__Goal of the exercise__.
Only one portion of the data is to be written out: from the line bearing "ultra_last_time_next = now_ms;" through the line bearing "ultra_last_time <= ultra_last_time_next;". Write it exactly as it appears.

.....

File: config.mk
export PLATFORM = sky130hd
export DESIGN_NAME = amgs_row_eval
export DESIGN_NICKNAME = d
export VERILOG_FILES = /design/src/design/amgs_pkg.sv /design/src/design/amgs_row_eval.sv
export SDC_FILE = /design/constraint.sdc
export NUM_CORES = 1
export LEC_CHECK = 0
export CAP_MARGIN = 20
export CORE_AREA = 10 10 214 216
export DETAILED_ROUTE_END_ITERATION = 16
export DIE_AREA = 0 0 224 226
export DONT_BUFFER_PORTS = 1
export PLACE_DENSITY_LB_ADDON = 0.2
export SETUP_SLACK_MARGIN = 0.1
export SLEW_MARGIN = 10
export SYNTH_ARGS = -nofsm -noshare
export SYNTH_HDL_FRONTEND = slang
export SYNTH_SLANG_ARGS = --single-unit
File: constraint.sdc
create_clock -name vclk -period 3.72
set_clock_uncertainty 0.05 [all_clocks]
set_input_delay 0.744 -clock vclk [all_inputs]
set_output_delay 0.744 -clock vclk [all_outputs]
set_load 0.1 [all_outputs]
<file path="src/rtl/core/dpwh_pkg.sv">
package dpwh_pkg;

  // Widths of the configuration and sample fields.
  localparam int unsigned VAL_W  = 16;
  localparam int unsigned TIME_W = 32;
  localparam int unsigned BEAM_W = 3;
  localparam int unsigned IDX_W  = 3;
  localparam int unsigned MAX_SENSORS = 4;

  localparam logic [VAL_W-1:0] COUNT_MAX = {VAL_W{1'b1}};

  // Configuration register indexes.
  localparam logic [IDX_W-1:0] REG_PULSE_MIN      = 3'd0;
  localparam logic [IDX_W-1:0] REG_PULSE_MAX      = 3'd1;
  localparam logic [IDX_W-1:0] REG_RANGE_LOW      = 3'd2;
  localparam logic [IDX_W-1:0] REG_RANGE_HIGH     = 3'd3;
  localparam logic [IDX_W-1:0] REG_HOLDOFF_MS     = 3'd4;
  localparam logic [IDX_W-1:0] REG_CROSS_INHIBIT  = 3'd5;
  localparam logic [IDX_W-1:0] REG_IR_ENABLE      = 3'd6;

  // Reset values of the configuration registers.
  localparam logic [VAL_W-1:0] RST_PULSE_MIN     = 16'd2;
  localparam logic [VAL_W-1:0] RST_PULSE_MAX     = 16'd20;
  localparam logic [VAL_W-1:0] RST_RANGE_LOW     = 16'd400;
  localparam logic [VAL_W-1:0] RST_RANGE_HIGH    = 16'd1500;
  localparam logic [VAL_W-1:0] RST_HOLDOFF_MS    = 16'd1500;
  localparam logic [VAL_W-1:0] RST_CROSS_INHIBIT = 16'd100;

  // Distance window seen by each sensor lane.
  typedef struct packed {
    logic [VAL_W-1:0] low;
    logic [VAL_W-1:0] high;
  } range_win_t;

  // Settings used by the detection core.
  typedef struct packed {
    logic [VAL_W-1:0] pulse_min;
    logic [VAL_W-1:0] pulse_max;
    logic [VAL_W-1:0] holdoff_ms;
    logic [VAL_W-1:0] cross_inhibit_ms;
    logic             ir_enable;
  } det_cfg_t;

  // One result.
  typedef struct packed {
    logic ultra_hit;
    logic ir_hit;
  } hit_t;

endpackage

</file>
<file path="src/rtl/core/dual_pulse_width_hit_detector_unit.sv">
// Channel  Direction  Handshake            Payload
// in       input      in_valid / in_stall  now_ms, distance_0..3, beam_lines
// out      output     out_valid/out_stall  ultra_hit, ir_hit
// config   input      write_enable         write_index, write_data
//
// One request is taken per cycle while in_stall is low; its result is registered in the result buffer.
// Per-sensor range lanes and both detection paths are combinational.
// A two-entry result buffer keeps requests flowing while out_stall is high;
// in_stall rises only when both entries wait.
// Reset is synchronous: counters, lockout times and the buffer clear and
// the registers take their defaults.
module dual_pulse_width_hit_detector_unit #(
  parameter int unsigned SENSOR_COUNT = 4
) (
  input  logic                         clk,
  input  logic                         rst,
  input  logic                         write_enable,
  input  logic [dpwh_pkg::IDX_W-1:0]   write_index,
  input  logic [dpwh_pkg::VAL_W-1:0]   write_data,
  input  logic                         in_valid,
  output logic                         in_stall,
  input  logic [dpwh_pkg::TIME_W-1:0]  now_ms,
  input  logic [dpwh_pkg::VAL_W-1:0]   distance_0,
  input  logic [dpwh_pkg::VAL_W-1:0]   distance_1,
  input  logic [dpwh_pkg::VAL_W-1:0]   distance_2,
  input  logic [dpwh_pkg::VAL_W-1:0]   distance_3,
  input  logic [dpwh_pkg::BEAM_W-1:0]  beam_lines,
  output logic                         out_valid,
  input  logic                         out_stall,
  output logic                         ultra_hit,
  output logic                         ir_hit
);

  logic [dpwh_pkg::VAL_W-1:0] pulse_min, pulse_max, range_low, range_high;
  logic [dpwh_pkg::VAL_W-1:0] holdoff_ms, cross_inhibit_ms;
  logic                       ir_enable;

  logic [dpwh_pkg::VAL_W-1:0] sensor_d [dpwh_pkg::MAX_SENSORS];
  logic [SENSOR_COUNT-1:0]    lane_in_range;
  dpwh_pkg::range_win_t       win;
  dpwh_pkg::det_cfg_t         det_cfg;
  dpwh_pkg::hit_t             det_hit, head;
  logic                       step, pop, buf_full;

  // Configuration registers; unknown indexes are ignored.
  always_ff @(posedge clk) begin
    if (rst) begin
      pulse_min        <= dpwh_pkg::RST_PULSE_MIN;
      pulse_max        <= dpwh_pkg::RST_PULSE_MAX;
      range_low        <= dpwh_pkg::RST_RANGE_LOW;
      range_high       <= dpwh_pkg::RST_RANGE_HIGH;
      holdoff_ms       <= dpwh_pkg::RST_HOLDOFF_MS;
      cross_inhibit_ms <= dpwh_pkg::RST_CROSS_INHIBIT;
      ir_enable        <= 1'b1;
    end else if (write_enable) begin
      case (write_index)
        dpwh_pkg::REG_PULSE_MIN:     pulse_min        <= write_data;
        dpwh_pkg::REG_PULSE_MAX:     pulse_max        <= write_data;
        dpwh_pkg::REG_RANGE_LOW:     range_low        <= write_data;
        dpwh_pkg::REG_RANGE_HIGH:    range_high       <= write_data;
        dpwh_pkg::REG_HOLDOFF_MS:    holdoff_ms       <= write_data;
        dpwh_pkg::REG_CROSS_INHIBIT: cross_inhibit_ms <= write_data;
        dpwh_pkg::REG_IR_ENABLE:     ir_enable        <= write_data[0];
        default: ;
      endcase
    end
  end

  assign win.low  = range_low;
  assign win.high = range_high;

  assign det_cfg.pulse_min        = pulse_min;
  assign det_cfg.pulse_max        = pulse_max;
  assign det_cfg.holdoff_ms       = holdoff_ms;
  assign det_cfg.cross_inhibit_ms = cross_inhibit_ms;
  assign det_cfg.ir_enable        = ir_enable;

  assign sensor_d[0] = distance_0;
  assign sensor_d[1] = distance_1;
  assign sensor_d[2] = distance_2;
  assign sensor_d[3] = distance_3;

  // One range lane per fitted sensor.
  for (genvar i = 0; i < SENSOR_COUNT; i++) begin : g_lane
    dpwh_range_lane u_lane (
      .distance (sensor_d[i]),
      .win      (win),
      .in_range (lane_in_range[i])
    );
  end

  // Handshakes.
  assign in_stall = buf_full;
  assign step     = in_valid && !in_stall;
  assign pop      = out_valid && !out_stall;

  // Both detection paths; the lanes merge by a plain OR.
  dpwh_detect u_detect (
    .clk          (clk),
    .rst          (rst),
    .step         (step),
    .cfg          (det_cfg),
    .now_ms       (now_ms),
    .any_in_range (|lane_in_range),
    .beam_lines   (beam_lines),
    .hit          (det_hit)
  );

  // Result buffer.
  dpwh_out_queue u_queue (
    .clk       (clk),
    .rst       (rst),
    .push      (step),
    .push_data (det_hit),
    .pop       (pop),
    .head      (head),
    .not_empty (out_valid),
    .full      (buf_full)
  );

  assign ultra_hit = head.ultra_hit;
  assign ir_hit    = head.ir_hit;

  // A full buffer always has a result on offer.
  assert property (@(posedge clk) disable iff (rst) in_stall |-> out_valid)
    else $error("request stalled with no result pending");

  // Nothing is on offer right after reset.
  assert property (@(posedge clk) $past(rst) |-> !out_valid)
    else $error("result offered right after reset");

  // A disabled IR path never fires.
  assert property (@(posedge clk) disable iff (rst) (step && !ir_enable) |-> !det_hit.ir_hit)
    else $error("IR hit while the IR path is disabled");

endmodule

</file>
<file path="src/rtl/core/dpwh_range_lane.sv">
module dpwh_range_lane (
  input  logic [dpwh_pkg::VAL_W-1:0] distance,
  input  dpwh_pkg::range_win_t       win,
  output logic                       in_range
);

  // A present sensor counts when it reads strictly inside the window.
  assign in_range = (distance != '0) && (distance > win.low) && (distance < win.high);

endmodule

</file>
<file path="src/rtl/core/dpwh_detect.sv">
module dpwh_detect (
  input  logic                        clk,
  input  logic                        rst,
  input  logic                        step,
  input  dpwh_pkg::det_cfg_t          cfg,
  input  logic [dpwh_pkg::TIME_W-1:0] now_ms,
  input  logic                        any_in_range,
  input  logic [dpwh_pkg::BEAM_W-1:0] beam_lines,
  output dpwh_pkg::hit_t              hit
);

  logic [dpwh_pkg::VAL_W-1:0]  ultra_count, ultra_count_next;
  logic [dpwh_pkg::VAL_W-1:0]  beam_count, beam_count_next;
  logic [dpwh_pkg::TIME_W-1:0] ultra_last_time, ultra_last_time_next;
  logic [dpwh_pkg::TIME_W-1:0] beam_last_time, beam_last_time_next;

  logic [dpwh_pkg::TIME_W-1:0] ultra_age, beam_age, holdoff_wide;
  logic                        ultra_locked, beam_locked;
  logic [dpwh_pkg::VAL_W-1:0]  ultra_bumped, beam_bumped, inhibit_off;
  logic                        ultra_in_win, beam_in_win;

  // Lockout tests on modular time differences.
  assign holdoff_wide = {{(dpwh_pkg::TIME_W-dpwh_pkg::VAL_W){1'b0}}, cfg.holdoff_ms};
  assign ultra_age    = now_ms - ultra_last_time;
  assign beam_age     = now_ms - beam_last_time;
  assign ultra_locked = ultra_age < holdoff_wide;
  assign beam_locked  = beam_age < holdoff_wide;

  // Saturating counter increments and pulse window checks.
  assign ultra_bumped = (ultra_count == dpwh_pkg::COUNT_MAX) ? ultra_count
                                                             : ultra_count + 16'd1;
  assign beam_bumped  = (beam_count == dpwh_pkg::COUNT_MAX) ? beam_count
                                                            : beam_count + 16'd1;
  assign ultra_in_win = (ultra_count > cfg.pulse_min) && (ultra_count < cfg.pulse_max);
  assign beam_in_win  = (beam_bumped > cfg.pulse_min) && (beam_bumped < cfg.pulse_max);

  // An IR hit leaves the ultrasonic path only the cross inhibit to wait out, or the full holdoff when that is shorter.
  assign inhibit_off = (cfg.holdoff_ms > cfg.cross_inhibit_ms) ?
                       cfg.holdoff_ms - cfg.cross_inhibit_ms : '0;

  // Next state of both paths; the IR path runs after the ultrasonic one.
  always_comb begin
    ultra_count_next     = ultra_count;
    ultra_last_time_next = ultra_last_time;
    beam_count_next      = beam_count;
    beam_last_time_next  = beam_last_time;
    hit                  = '0;

    if (!ultra_locked) begin
      if (any_in_range) begin
        ultra_count_next = ultra_bumped;
      end else begin
        if (ultra_in_win) begin
          ultra_last_time_next = now_ms;
          hit.ultra_hit        = 1'b1;
        end
        ultra_count_next = '0;
      end
    end

    if (cfg.ir_enable && !beam_locked) begin
      if (beam_lines != '0) begin
        beam_count_next = beam_bumped;
        if (beam_in_win) begin
          beam_last_time_next  = now_ms;
          ultra_last_time_next = now_ms -
            {{(dpwh_pkg::TIME_W-dpwh_pkg::VAL_W){1'b0}}, inhibit_off};
          hit.ir_hit           = 1'b1;
        end
      end else begin
        beam_count_next = '0;
      end
    end
  end

  // State advances once for each accepted request.
  always_ff @(posedge clk) begin
    if (rst) begin
      ultra_count     <= '0;
      ultra_last_time <= '0;
      beam_count      <= '0;
      beam_last_time  <= '0;
    end else if (step) begin
      ultra_count     <= ultra_count_next;
      ultra_last_time <= ultra_last_time_next;
      beam_count      <= beam_count_next;
      beam_last_time  <= beam_last_time_next;
    end
  end

endmodule

</file>
<file path="src/rtl/core/dpwh_out_queue.sv">
module dpwh_out_queue (
  input  logic           clk,
  input  logic           rst,
  input  logic           push,
  input  dpwh_pkg::hit_t push_data,
  input  logic           pop,
  output dpwh_pkg::hit_t head,
  output logic           not_empty,
  output logic           full
);

  logic [1:0]     count, count_next;
  dpwh_pkg::hit_t slot0, slot1;

  assign count_next = count + {1'b0, push} - {1'b0, pop};
  assign head       = slot0;
  assign not_empty  = count != 2'd0;
  assign full       = count == 2'd2;

  // Occupancy of the two-entry buffer.
  always_ff @(posedge clk) begin
    if (rst) begin
      count <= '0;
    end else begin
      count <= count_next;
    end
  end

  // The head slot takes the second slot or new data as entries move on.
  always_ff @(posedge clk) begin
    if (pop) begin
      if (count == 2'd2) begin
        slot0 <= slot1;
      end else if (push) begin
        slot0 <= push_data;
      end
    end else if (push) begin
      if (count == 2'd0) begin
        slot0 <= push_data;
      end else begin
        slot1 <= push_data;
      end
    end
  end

endmodule
</file>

.....

__Answer to this problem__.
          ultra_last_time_next = now_ms;
          hit.ultra_hit        = 1'b1;
        end
        ultra_count_next = '0;
      end
    end

    if (cfg.ir_enable && !beam_locked) begin
      if (beam_lines != '0) begin
        beam_count_next = beam_bumped;
        if (beam_in_win) begin
          beam_last_time_next  = now_ms;
          ultra_last_time_next = now_ms -
            {{(dpwh_pkg::TIME_W-dpwh_pkg::VAL_W){1'b0}}, inhibit_off};
          hit.ir_hit           = 1'b1;
        end
      end else begin
        beam_count_next = '0;
      end
    end
  end

  // State advances once for each accepted request.
  always_ff @(posedge clk) begin
    if (rst) begin
      ultra_count     <= '0;
      ultra_last_time <= '0;
      beam_count      <= '0;
      beam_last_time  <= '0;
    end else if (step) begin
      ultra_count     <= ultra_count_next;
      ultra_last_time <= ultra_last_time_next;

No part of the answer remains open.